The fitnesses are given by U, V, W for each patch. Supposing U1<U2, but W1>W2, then this mimics the situation when A alleles are "adapted" to Patch type 2, and a alleles are adapted to patch type 1. Let's imagine a simple situation where poorly adapted alleles are recessive, so that U1=1-s and W2=1-t, but all the rest of the fitnesses are 1.

Overall in the population, the fitnesses are as follows:

               AA            Aa            aa
            CU1+(1-C)U2   V1+(1-C)V2    CW1+(1-C)W2
or:         C(1-s)+(1-C)      1        C+(1-C)(1-t)
same as:      1 - Cs          1         1-(1-C)t
Thinking back to our model of heterozygote advantage/disadvantage, we realize that the only way you can have a stable polymorphism in this kind of population structure is if you have both s and t positive; i.e., the selection in patches produces an overall heterozygote advantage.

If average fitnesses overall are lower in Patch type 2 than in Patch type 1, then you can see that there would be a slow diminution of the genotypes that are favoured in Patch type 2 in the overall population.

This is a situation in which hard selection occurs, that is, the strength of selection affects the patch population size going into the random mating cloud. The model cannot produce polymorphism unless there is overall heterozygous advantage because, when the population drops (because of selection) in one of the patches, there is no compensating help to improve the individuals' survival. Essentially, population regulation happens on the whole metapopulation, rather than in its component parts.


In Levene's model of patch structure, however, population regulation occurs within each patch, because the contribution to the random mating population from each patch (C, 1-C) is independent of how much selection is going on in each patch. This is an example of soft selection, i.e. where patch populations are regulated independently of the amount of selection going on in each patch. Here if a is better than A in Patch type 1, it may increase in the population, even if it has poorer survival on average, and even if there is no overall heterozygote advantage. Even if there is very high selection in the patch, the contribution of patch type 1 to the random mating cloud is always C.

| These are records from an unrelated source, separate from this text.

==> src/rtl/uart_tx_fsm.sv <==
// UART transmit frame controller: sequences start, data, optional parity and
// stop phases on TX_OUT and paces the serializer through ser_en.
module uart_tx_fsm #(
  parameter int unsigned DATA_LENGTH = 8
) (
  input  logic          CLK,
  input  logic          RST,
  uart_tx_fsm_if.slave  bus
);

  localparam logic [2:0] IDLE   = 3'd0;
  localparam logic [2:0] START  = 3'd1;
  localparam logic [2:0] DATA   = 3'd2;
  localparam logic [2:0] PARITY = 3'd3;
  localparam logic [2:0] STOP   = 3'd4;

  logic [2:0] state;
  logic [2:0] next_state;
  logic       accept_c;
  logic       par_bit_r;
  logic       par_en_r;

  // State register
  always_ff @(posedge CLK or posedge RST) begin
    if (RST) begin
      state <= IDLE;
    end else begin
      state <= next_state;
    end
  end

  // Next-state logic; Data_valid only matters in IDLE
  always_comb begin
    next_state = state;
    accept_c   = 1'b0;
    case (state)
      IDLE: begin
        if (bus.Data_valid) begin
          next_state = START;
          accept_c   = 1'b1;
        end
      end
      START:  next_state = DATA;
      DATA: begin
        if (bus.ser_done) begin
          next_state = par_en_r ? PARITY : STOP;
        end
      end
      PARITY: next_state = STOP;
      STOP:   next_state = IDLE;
      default: next_state = IDLE;
    endcase
  end

  // Frame configuration captured once at acceptance so mid-frame changes are inert
  always_ff @(posedge CLK or posedge RST) begin
    if (RST) begin
      par_bit_r <= 1'b0;
      par_en_r  <= 1'b0;
    end else if (accept_c) begin
      par_bit_r <= (^bus.P_DATA[DATA_LENGTH-1:0]) ^ bus.PAR_TYP;
      par_en_r  <= bus.PAR_EN;
    end
  end

  // Outputs decoded straight from the state register; async reset forces the idle-high line
  always_comb begin
    bus.TX_OUT = 1'b1;
    bus.ser_en = 1'b0;
    bus.busy   = (state != IDLE);
    case (state)
      START: begin
        bus.TX_OUT = 1'b0;
        bus.ser_en = 1'b1;
      end
      DATA: begin
        bus.TX_OUT = bus.ser_data;
        bus.ser_en = ~bus.ser_done;
      end
      PARITY:  bus.TX_OUT = par_bit_r;
      default: bus.TX_OUT = 1'b1;
    endcase
  end

endmodule

==> src/flat_wrapper.sv <==
// flat-port wrapper written by rule: the top's interface ports become plain ports
module uart_tx_fsm_flat 
#(
  parameter int unsigned DATA_LENGTH = 8
)
  (CLK, RST, bus_Data_valid, bus_P_DATA, bus_PAR_EN, bus_PAR_TYP, bus_ser_data, bus_ser_done, bus_ser_en, bus_TX_OUT, bus_busy);
  uart_tx_fsm_if #(.DATA_LENGTH(DATA_LENGTH)) bus_i ();
  input  logic CLK;
  input  logic RST;
  input wire logic [$bits(bus_i.Data_valid)-1:0] bus_Data_valid;
  input wire logic [$bits(bus_i.P_DATA)-1:0] bus_P_DATA;
  input wire logic [$bits(bus_i.PAR_EN)-1:0] bus_PAR_EN;
  input wire logic [$bits(bus_i.PAR_TYP)-1:0] bus_PAR_TYP;
  input wire logic [$bits(bus_i.ser_data)-1:0] bus_ser_data;
  input wire logic [$bits(bus_i.ser_done)-1:0] bus_ser_done;
  output wire logic [$bits(bus_i.ser_en)-1:0] bus_ser_en;
  output wire logic [$bits(bus_i.TX_OUT)-1:0] bus_TX_OUT;
  output wire logic [$bits(bus_i.busy)-1:0] bus_busy;
  assign bus_i.Data_valid = bus_Data_valid;
  assign bus_i.P_DATA = bus_P_DATA;
  assign bus_i.PAR_EN = bus_PAR_EN;
  assign bus_i.PAR_TYP = bus_PAR_TYP;
  assign bus_i.ser_data = bus_ser_data;
  assign bus_i.ser_done = bus_ser_done;
  assign bus_ser_en = bus_i.ser_en;
  assign bus_TX_OUT = bus_i.TX_OUT;
  assign bus_busy = bus_i.busy;
  uart_tx_fsm #(.DATA_LENGTH(DATA_LENGTH)) u_core (.CLK(CLK), .RST(RST), .bus(bus_i));
endmodule
$ cat config.mk
export PLATFORM = sky130hd
export DESIGN_NAME = htu_down_flat
export DESIGN_NICKNAME = d
export VERILOG_FILES = /design/src/rtl/htu_pkg.sv /design/src/rtl/htu_if.sv /design/src/rtl/htu_down_digit.sv /design/src/rtl/htu_down.sv /design/src/flat_wrapper.sv
export SDC_FILE = /design/constraint.sdc
export NUM_CORES = 1
export LEC_CHECK = 0
export ABC_AREA = 1
export BUFFER_PORTS_ARGS = -buffer_cell sky130_fd_sc_hd__buf_4
export CORE_MARGIN = 3
export CORE_UTILIZATION = 50
export DETAILED_ROUTE_END_ITERATION = 7
export GPL_ROUTABILITY_DRIVEN = 0
export GPL_TIMING_DRIVEN = 0
export PLACE_DENSITY = 0.73
export SYNTH_ARGS = -nofsm -noshare
export SYNTH_HDL_FRONTEND = slang
export SYNTH_HIERARCHICAL = 1
export SYNTH_SLANG_ARGS = --single-unit
export TNS_END_PERCENT = 100
$ cat constraint.sdc
create_clock -name clk -period 3.95 [get_ports clk]
set_input_delay 0.395 -clock clk [delete_from_list [all_inputs] [get_ports clk]]
set_output_delay 0.395 -clock clk [all_outputs]
set_load 0.02 [all_outputs]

These models seem rather dry, but in fact they could be very important in explaining genetic diversity.

Adh polymorphism in Drosophila melanogaster. An enzyme locus, the Drosophila Adh (Alcohol dehydrogenase) locus, has probably generated more controversy than any other. There are two common alleles, fast (F) and slow (S), named because of their relative mobilities when run in protein gel electrophoresis. You will be hearing about the neutral theory of molecular variation in your lectures on MOLECULAR EVOLUTION. Neutralists claim that protein polymorphisms like that at the Adh locus are a result of drift/mutation balance, the "neutral theory" of molecular evolution, while selectionists claim that the diversity is there for a reason; the allelic polymorphism is under selection. (To give away the answer: it now seems as though the selectionists are right).

How does this relate to our model? Adh is involved in alcohol metabolism, which is necessary for the fly to survive as larvae in rotting fruits. Different fruits may have different kinds/concentrations of alcohols, and this leads to patch diversity which could be involved in selecting for F and S alleles. But fruits are crowded with larvae; and population regulation within patches consists of crowded fruits producing less successful development. Thus it is easy to see that soft selection might be really important in allowing the maintenance of diversity at the Adh locus. (Whether it does or not is not actually known!).


Although the Levene model can explain how diversity is maintained, conditions are still quite stringent, and a number of factors can improve the possibility for the maintenance of diversity:

.... for example:

Host races in the apple maggot. The apple maggot, Rhagoletis pomonella, is a native of USA, where it larvae normally feed in the fruits of hawthorns (Crataegus).

In the 1860s, it suddenly became a pest in apple-growing regions in the northeast states, and quickly spread to all apple-growing regions in the USA.

Tests have shown that:

The different forms are called "host races", because of their genetic differences and specializations on different host plants.  The colonization of apple was clearly aided because, although it is a worse host, the lack of parasites and predators meant that the new host race could survive much better; on hawthorn, the population of apple maggots has reached equilibrium with their natural enemies. Thus, this creates a kind of soft selection, where the contribution of apples to the population of Rhagoletis is higher than would be expected on the basis of the ability of the flies to survive on apples as food alone.

Rhagoletis host races actually differ at multiple loci, but the principles apply in the same way for single locus polymorphisms. We will meet Rhagoletis again in the ORIGINS OF SPECIES lecture.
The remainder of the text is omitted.